Task goal → Lines below that hold the word "repair" must be copied in full.

Data excerpts
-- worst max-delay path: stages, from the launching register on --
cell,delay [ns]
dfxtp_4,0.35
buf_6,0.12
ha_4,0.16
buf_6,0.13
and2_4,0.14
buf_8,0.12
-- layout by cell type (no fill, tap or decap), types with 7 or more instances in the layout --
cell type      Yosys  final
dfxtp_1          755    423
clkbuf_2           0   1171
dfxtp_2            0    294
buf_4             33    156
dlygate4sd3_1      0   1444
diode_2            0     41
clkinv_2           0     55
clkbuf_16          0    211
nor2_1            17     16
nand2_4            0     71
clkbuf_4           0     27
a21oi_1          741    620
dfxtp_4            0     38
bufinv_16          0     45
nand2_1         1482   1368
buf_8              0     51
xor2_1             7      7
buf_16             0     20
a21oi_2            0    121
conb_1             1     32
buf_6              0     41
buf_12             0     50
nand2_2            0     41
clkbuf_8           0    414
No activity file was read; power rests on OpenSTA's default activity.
==> src/rtl/hz_decode.sv <==
// Combinational decode of the ID instruction into register fields and result kind.
module hz_decode
  import hz_pkg::*;
(
  input  logic [31:0] instr,
  output logic [4:0]  rs1,
  output logic [4:0]  rs2,
  output logic [4:0]  rd,
  output logic        rs1_used,
  output logic        rs2_used,
  output kind_e       kind
);

  logic [6:0] opcode;
  logic       unused_bits;

  assign opcode = instr[6:0];
  assign rd     = instr[11:7];
  assign rs1    = instr[19:15];
  assign rs2    = instr[24:20];

  // funct3/funct7 do not influence hazard detection.
  assign unused_bits = ^{instr[31:25], instr[14:12]};

  // Classify which source fields are real reads and what kind of result is produced.
  always_comb begin
    rs1_used = !(opcode == OP_LUI || opcode == OP_AUIPC || opcode == OP_JAL);
    rs2_used = (opcode == OP_R || opcode == OP_STORE || opcode == OP_BRANCH);
    kind     = K_NONE;
    case (opcode)
      OP_LOAD:                         kind = K_LOAD;
      OP_JAL, OP_JALR:                 kind = K_LINK;
      OP_R, OP_I, OP_LUI, OP_AUIPC:    kind = K_ALU;
      default:                         kind = K_NONE;
    endcase
    // Writes to x0 never produce a forwardable result.
    if (rd == 5'd0) begin
      kind = K_NONE;
    end
  end

endmodule

==> src/rtl/hazard_ctrl.sv <==
// Hazard controller for the 5-stage RV32I core: load-use stalls, branch flushes,
// registered forwarding selects for EX, and stall/flush event counters.
module hazard_ctrl
  import hz_pkg::*;
#(
  parameter int CNT_W = 32
) (
  input  logic             i_clk,
  input  logic             i_rst_n,
  input  logic [31:0]      i_instr_ID,
  input  logic             i_br_taken,
  input  logic             i_mem_stall,
  output logic             o_stall_pc,
  output logic             o_stall_all,
  output logic             o_flush_id,
  output logic             o_flush_ex,
  output logic [1:0]       o_forward_a_sel,
  output logic [1:0]       o_forward_b_sel,
  output logic             o_pc_plus_4_sela,
  output logic             o_pc_plus_4_selb,
  output logic [CNT_W-1:0] o_stall_cnt,
  output logic [CNT_W-1:0] o_flush_cnt
);

  logic [4:0] id_rs1;
  logic [4:0] id_rs2;
  logic [4:0] id_rd;
  logic       id_rs1_used;
  logic       id_rs2_used;
  kind_e      id_kind;

  trk_t ex_q;
  trk_t mem_q;
  trk_t wb_q;

  fwd_t fwd_a;
  fwd_t fwd_b;

  logic load_use;
  logic br_act;
  logic lu_act;
  logic unused_wb;

  hz_decode u_decode (
    .instr    (i_instr_ID),
    .rs1      (id_rs1),
    .rs2      (id_rs2),
    .rd       (id_rd),
    .rs1_used (id_rs1_used),
    .rs2_used (id_rs2_used),
    .kind     (id_kind)
  );

  // The register file writes before it is read, so WB never needs a bypass into ID;
  // wb_q is carried only to keep the three-slot history complete.
  assign unused_wb = ^wb_q;

  assign fwd_a = fwd_pick(id_rs1, id_rs1_used, ex_q, mem_q);
  assign fwd_b = fwd_pick(id_rs2, id_rs2_used, ex_q, mem_q);

  // Detect a consumer in ID of a load result still in EX; resolve priority mem > branch > load-use.
  always_comb begin
    load_use = 1'b0;
    if (ex_q.kind == K_LOAD) begin
      load_use = (id_rs1_used && id_rs1 != 5'd0 && id_rs1 == ex_q.rd) ||
                 (id_rs2_used && id_rs2 != 5'd0 && id_rs2 == ex_q.rd);
    end
    br_act = i_br_taken && !i_mem_stall;
    lu_act = load_use && !i_br_taken && !i_mem_stall;
  end

  // Stall/flush strobes; all held low while reset is asserted.
  always_comb begin
    o_stall_all = i_rst_n && i_mem_stall;
    o_stall_pc  = i_rst_n && (i_mem_stall || lu_act);
    o_flush_id  = i_rst_n && br_act;
    o_flush_ex  = i_rst_n && (br_act || lu_act);
  end

  // Advance the trackers and register the selects for the instruction entering EX.
  always_ff @(posedge i_clk) begin
    if (!i_rst_n) begin
      ex_q             <= TRK_NONE;
      mem_q            <= TRK_NONE;
      wb_q             <= TRK_NONE;
      o_forward_a_sel  <= FWD_RS;
      o_forward_b_sel  <= FWD_RS;
      o_pc_plus_4_sela <= 1'b0;
      o_pc_plus_4_selb <= 1'b0;
    end else if (!i_mem_stall) begin
      mem_q <= ex_q;
      wb_q  <= mem_q;
      if (br_act || lu_act) begin
        ex_q             <= TRK_NONE;
        o_forward_a_sel  <= FWD_RS;
        o_forward_b_sel  <= FWD_RS;
        o_pc_plus_4_sela <= 1'b0;
        o_pc_plus_4_selb <= 1'b0;
      end else begin
        ex_q             <= trk_t'{rd: (id_kind == K_NONE) ? 5'd0 : id_rd, kind: id_kind};
        o_forward_a_sel  <= fwd_a.sel;
        o_forward_b_sel  <= fwd_b.sel;
        o_pc_plus_4_sela <= fwd_a.pc_sel;
        o_pc_plus_4_selb <= fwd_b.pc_sel;
      end
    end
  end

  // Count cycles spent in load-use stall and in branch flush; wrap naturally.
  always_ff @(posedge i_clk) begin
    if (!i_rst_n) begin
      o_stall_cnt <= '0;
      o_flush_cnt <= '0;
    end else begin
      if (lu_act) begin
        o_stall_cnt <= o_stall_cnt + 1'b1;
      end
      if (br_act) begin
        o_flush_cnt <= o_flush_cnt + 1'b1;
      end
    end
  end

endmodule
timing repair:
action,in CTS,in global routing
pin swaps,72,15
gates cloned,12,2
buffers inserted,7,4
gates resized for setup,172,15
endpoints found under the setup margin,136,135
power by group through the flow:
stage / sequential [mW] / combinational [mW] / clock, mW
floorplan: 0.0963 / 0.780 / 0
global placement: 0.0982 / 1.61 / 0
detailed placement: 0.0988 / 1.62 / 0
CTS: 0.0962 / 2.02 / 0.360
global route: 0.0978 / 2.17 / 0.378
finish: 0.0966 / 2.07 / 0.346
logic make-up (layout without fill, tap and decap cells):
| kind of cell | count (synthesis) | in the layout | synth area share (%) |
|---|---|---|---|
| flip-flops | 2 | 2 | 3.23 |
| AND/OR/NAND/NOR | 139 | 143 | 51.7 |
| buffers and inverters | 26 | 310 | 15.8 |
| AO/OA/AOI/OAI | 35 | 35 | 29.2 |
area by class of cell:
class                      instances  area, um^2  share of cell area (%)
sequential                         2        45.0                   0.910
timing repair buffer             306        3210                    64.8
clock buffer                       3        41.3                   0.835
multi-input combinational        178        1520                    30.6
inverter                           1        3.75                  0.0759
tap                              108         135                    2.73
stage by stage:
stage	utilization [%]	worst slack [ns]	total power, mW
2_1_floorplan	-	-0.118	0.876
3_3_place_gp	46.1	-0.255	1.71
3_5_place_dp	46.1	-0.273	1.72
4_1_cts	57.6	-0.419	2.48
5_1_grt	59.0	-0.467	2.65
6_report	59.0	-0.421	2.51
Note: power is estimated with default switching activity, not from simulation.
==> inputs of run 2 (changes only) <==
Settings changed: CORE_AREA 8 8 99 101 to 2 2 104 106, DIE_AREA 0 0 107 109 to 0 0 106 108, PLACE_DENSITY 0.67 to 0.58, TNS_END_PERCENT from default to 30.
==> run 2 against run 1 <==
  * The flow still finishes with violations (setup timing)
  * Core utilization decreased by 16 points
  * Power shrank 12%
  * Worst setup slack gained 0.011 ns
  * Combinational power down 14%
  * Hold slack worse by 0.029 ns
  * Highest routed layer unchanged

Your response →
timing repair:
timing repair buffer             306        3210                    64.8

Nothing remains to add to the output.